• **TASK TO CARRY OUT**:
The records that follow must be repeated exactly, line by line.

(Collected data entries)
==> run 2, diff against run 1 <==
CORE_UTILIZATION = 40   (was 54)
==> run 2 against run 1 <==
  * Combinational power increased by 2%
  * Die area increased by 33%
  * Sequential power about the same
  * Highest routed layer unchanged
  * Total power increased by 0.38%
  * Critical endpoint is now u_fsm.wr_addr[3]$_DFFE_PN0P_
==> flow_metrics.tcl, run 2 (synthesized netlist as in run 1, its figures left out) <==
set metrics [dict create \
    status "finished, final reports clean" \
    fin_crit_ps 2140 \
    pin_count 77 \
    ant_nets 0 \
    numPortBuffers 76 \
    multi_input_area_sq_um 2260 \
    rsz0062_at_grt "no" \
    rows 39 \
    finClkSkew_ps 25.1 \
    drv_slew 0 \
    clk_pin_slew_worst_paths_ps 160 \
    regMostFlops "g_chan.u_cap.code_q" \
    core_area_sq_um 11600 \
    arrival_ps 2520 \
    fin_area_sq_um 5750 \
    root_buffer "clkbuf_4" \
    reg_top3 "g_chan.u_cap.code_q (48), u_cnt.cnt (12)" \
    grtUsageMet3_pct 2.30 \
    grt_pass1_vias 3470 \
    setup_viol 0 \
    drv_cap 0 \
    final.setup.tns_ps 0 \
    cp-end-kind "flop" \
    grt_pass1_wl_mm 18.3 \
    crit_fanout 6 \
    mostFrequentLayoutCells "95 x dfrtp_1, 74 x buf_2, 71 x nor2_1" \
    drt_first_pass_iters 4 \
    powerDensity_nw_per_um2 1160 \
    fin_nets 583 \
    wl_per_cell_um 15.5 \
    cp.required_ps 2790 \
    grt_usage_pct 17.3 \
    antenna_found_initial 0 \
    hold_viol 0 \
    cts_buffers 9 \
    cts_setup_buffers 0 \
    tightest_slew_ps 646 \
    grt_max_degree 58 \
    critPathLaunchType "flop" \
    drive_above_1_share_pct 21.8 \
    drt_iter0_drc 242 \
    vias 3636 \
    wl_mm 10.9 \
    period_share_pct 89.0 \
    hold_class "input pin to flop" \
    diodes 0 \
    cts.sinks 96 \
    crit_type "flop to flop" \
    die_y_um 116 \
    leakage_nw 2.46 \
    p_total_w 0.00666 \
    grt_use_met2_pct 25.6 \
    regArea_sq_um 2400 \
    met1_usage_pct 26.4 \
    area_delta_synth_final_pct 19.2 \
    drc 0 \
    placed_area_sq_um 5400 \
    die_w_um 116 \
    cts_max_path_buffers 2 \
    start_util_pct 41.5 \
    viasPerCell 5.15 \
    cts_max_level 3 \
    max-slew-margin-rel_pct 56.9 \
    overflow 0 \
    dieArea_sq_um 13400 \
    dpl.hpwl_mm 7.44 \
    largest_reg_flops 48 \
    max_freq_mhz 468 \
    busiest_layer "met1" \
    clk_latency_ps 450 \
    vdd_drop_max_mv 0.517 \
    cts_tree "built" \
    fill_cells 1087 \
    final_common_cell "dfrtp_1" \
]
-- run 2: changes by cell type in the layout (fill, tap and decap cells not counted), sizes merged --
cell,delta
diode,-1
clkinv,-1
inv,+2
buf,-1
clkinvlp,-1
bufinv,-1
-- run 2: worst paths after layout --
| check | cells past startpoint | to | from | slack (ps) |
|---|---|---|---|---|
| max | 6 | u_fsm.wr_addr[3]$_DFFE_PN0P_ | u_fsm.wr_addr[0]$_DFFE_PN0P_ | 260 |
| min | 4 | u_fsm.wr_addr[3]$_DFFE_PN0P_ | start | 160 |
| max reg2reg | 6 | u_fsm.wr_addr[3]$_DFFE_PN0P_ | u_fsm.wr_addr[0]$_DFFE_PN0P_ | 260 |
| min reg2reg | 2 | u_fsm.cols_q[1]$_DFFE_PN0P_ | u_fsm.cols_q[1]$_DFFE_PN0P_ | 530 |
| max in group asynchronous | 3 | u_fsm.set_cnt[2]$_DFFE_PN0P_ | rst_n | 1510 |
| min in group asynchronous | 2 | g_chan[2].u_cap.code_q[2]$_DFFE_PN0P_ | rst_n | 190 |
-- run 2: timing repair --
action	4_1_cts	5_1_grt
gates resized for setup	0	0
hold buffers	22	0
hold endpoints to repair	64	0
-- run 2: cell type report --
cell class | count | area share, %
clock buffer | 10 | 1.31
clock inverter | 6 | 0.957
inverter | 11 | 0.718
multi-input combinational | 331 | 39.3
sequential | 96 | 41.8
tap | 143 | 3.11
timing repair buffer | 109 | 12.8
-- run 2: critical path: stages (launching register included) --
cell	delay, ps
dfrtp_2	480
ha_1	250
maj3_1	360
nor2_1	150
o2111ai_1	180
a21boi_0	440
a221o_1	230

• **RESULT FOR THIS TASK**:
==> run 2, diff against run 1 <==
CORE_UTILIZATION = 40   (was 54)
==> run 2 against run 1 <==
  * Combinational power increased by 2%
  * Die area increased by 33%
  * Sequential power about the same
  * Highest routed layer unchanged
  * Total power increased by 0.38%
  * Critical endpoint is now u_fsm.wr_addr[3]$_DFFE_PN0P_
==> flow_metrics.tcl, run 2 (synthesized netlist as in run 1, its figures left out) <==
set metrics [dict create \
    status "finished, final reports clean" \
    fin_crit_ps 2140 \
    pin_count 77 \
    ant_nets 0 \
    numPortBuffers 76 \
    multi_input_area_sq_um 2260 \
    rsz0062_at_grt "no" \
    rows 39 \
    finClkSkew_ps 25.1 \
    drv_slew 0 \
    clk_pin_slew_worst_paths_ps 160 \
    regMostFlops "g_chan.u_cap.code_q" \
    core_area_sq_um 11600 \
    arrival_ps 2520 \
    fin_area_sq_um 5750 \
    root_buffer "clkbuf_4" \
    reg_top3 "g_chan.u_cap.code_q (48), u_cnt.cnt (12)" \
    grtUsageMet3_pct 2.30 \
    grt_pass1_vias 3470 \
    setup_viol 0 \
    drv_cap 0 \
    final.setup.tns_ps 0 \
    cp-end-kind "flop" \
    grt_pass1_wl_mm 18.3 \
    crit_fanout 6 \
    mostFrequentLayoutCells "95 x dfrtp_1, 74 x buf_2, 71 x nor2_1" \
    drt_first_pass_iters 4 \
    powerDensity_nw_per_um2 1160 \
    fin_nets 583 \
    wl_per_cell_um 15.5 \
    cp.required_ps 2790 \
    grt_usage_pct 17.3 \
    antenna_found_initial 0 \
    hold_viol 0 \
    cts_buffers 9 \
    cts_setup_buffers 0 \
    tightest_slew_ps 646 \
    grt_max_degree 58 \
    critPathLaunchType "flop" \
    drive_above_1_share_pct 21.8 \
    drt_iter0_drc 242 \
    vias 3636 \
    wl_mm 10.9 \
    period_share_pct 89.0 \
    hold_class "input pin to flop" \
    diodes 0 \
    cts.sinks 96 \
    crit_type "flop to flop" \
    die_y_um 116 \
    leakage_nw 2.46 \
    p_total_w 0.00666 \
    grt_use_met2_pct 25.6 \
    regArea_sq_um 2400 \
    met1_usage_pct 26.4 \
    area_delta_synth_final_pct 19.2 \
    drc 0 \
    placed_area_sq_um 5400 \
    die_w_um 116 \
    cts_max_path_buffers 2 \
    start_util_pct 41.5 \
    viasPerCell 5.15 \
    cts_max_level 3 \
    max-slew-margin-rel_pct 56.9 \
    overflow 0 \
    dieArea_sq_um 13400 \
    dpl.hpwl_mm 7.44 \
    largest_reg_flops 48 \
    max_freq_mhz 468 \
    busiest_layer "met1" \
    clk_latency_ps 450 \
    vdd_drop_max_mv 0.517 \
    cts_tree "built" \
    fill_cells 1087 \
    final_common_cell "dfrtp_1" \
]
-- run 2: changes by cell type in the layout (fill, tap and decap cells not counted), sizes merged --
cell,delta
diode,-1
clkinv,-1
inv,+2
buf,-1
clkinvlp,-1
bufinv,-1
-- run 2: worst paths after layout --
| check | cells past startpoint | to | from | slack (ps) |
|---|---|---|---|---|
| max | 6 | u_fsm.wr_addr[3]$_DFFE_PN0P_ | u_fsm.wr_addr[0]$_DFFE_PN0P_ | 260 |
| min | 4 | u_fsm.wr_addr[3]$_DFFE_PN0P_ | start | 160 |
| max reg2reg | 6 | u_fsm.wr_addr[3]$_DFFE_PN0P_ | u_fsm.wr_addr[0]$_DFFE_PN0P_ | 260 |
| min reg2reg | 2 | u_fsm.cols_q[1]$_DFFE_PN0P_ | u_fsm.cols_q[1]$_DFFE_PN0P_ | 530 |
| max in group asynchronous | 3 | u_fsm.set_cnt[2]$_DFFE_PN0P_ | rst_n | 1510 |
| min in group asynchronous | 2 | g_chan[2].u_cap.code_q[2]$_DFFE_PN0P_ | rst_n | 190 |
-- run 2: timing repair --
action	4_1_cts	5_1_grt
gates resized for setup	0	0
hold buffers	22	0
hold endpoints to repair	64	0
-- run 2: cell type report --
cell class | count | area share, %
clock buffer | 10 | 1.31
clock inverter | 6 | 0.957
inverter | 11 | 0.718
multi-input combinational | 331 | 39.3
sequential | 96 | 41.8
tap | 143 | 3.11
timing repair buffer | 109 | 12.8
-- run 2: critical path: stages (launching register included) --
cell	delay, ps
dfrtp_2	480
ha_1	250
maj3_1	360
nor2_1	150
o2111ai_1	180
a21boi_0	440
a221o_1	230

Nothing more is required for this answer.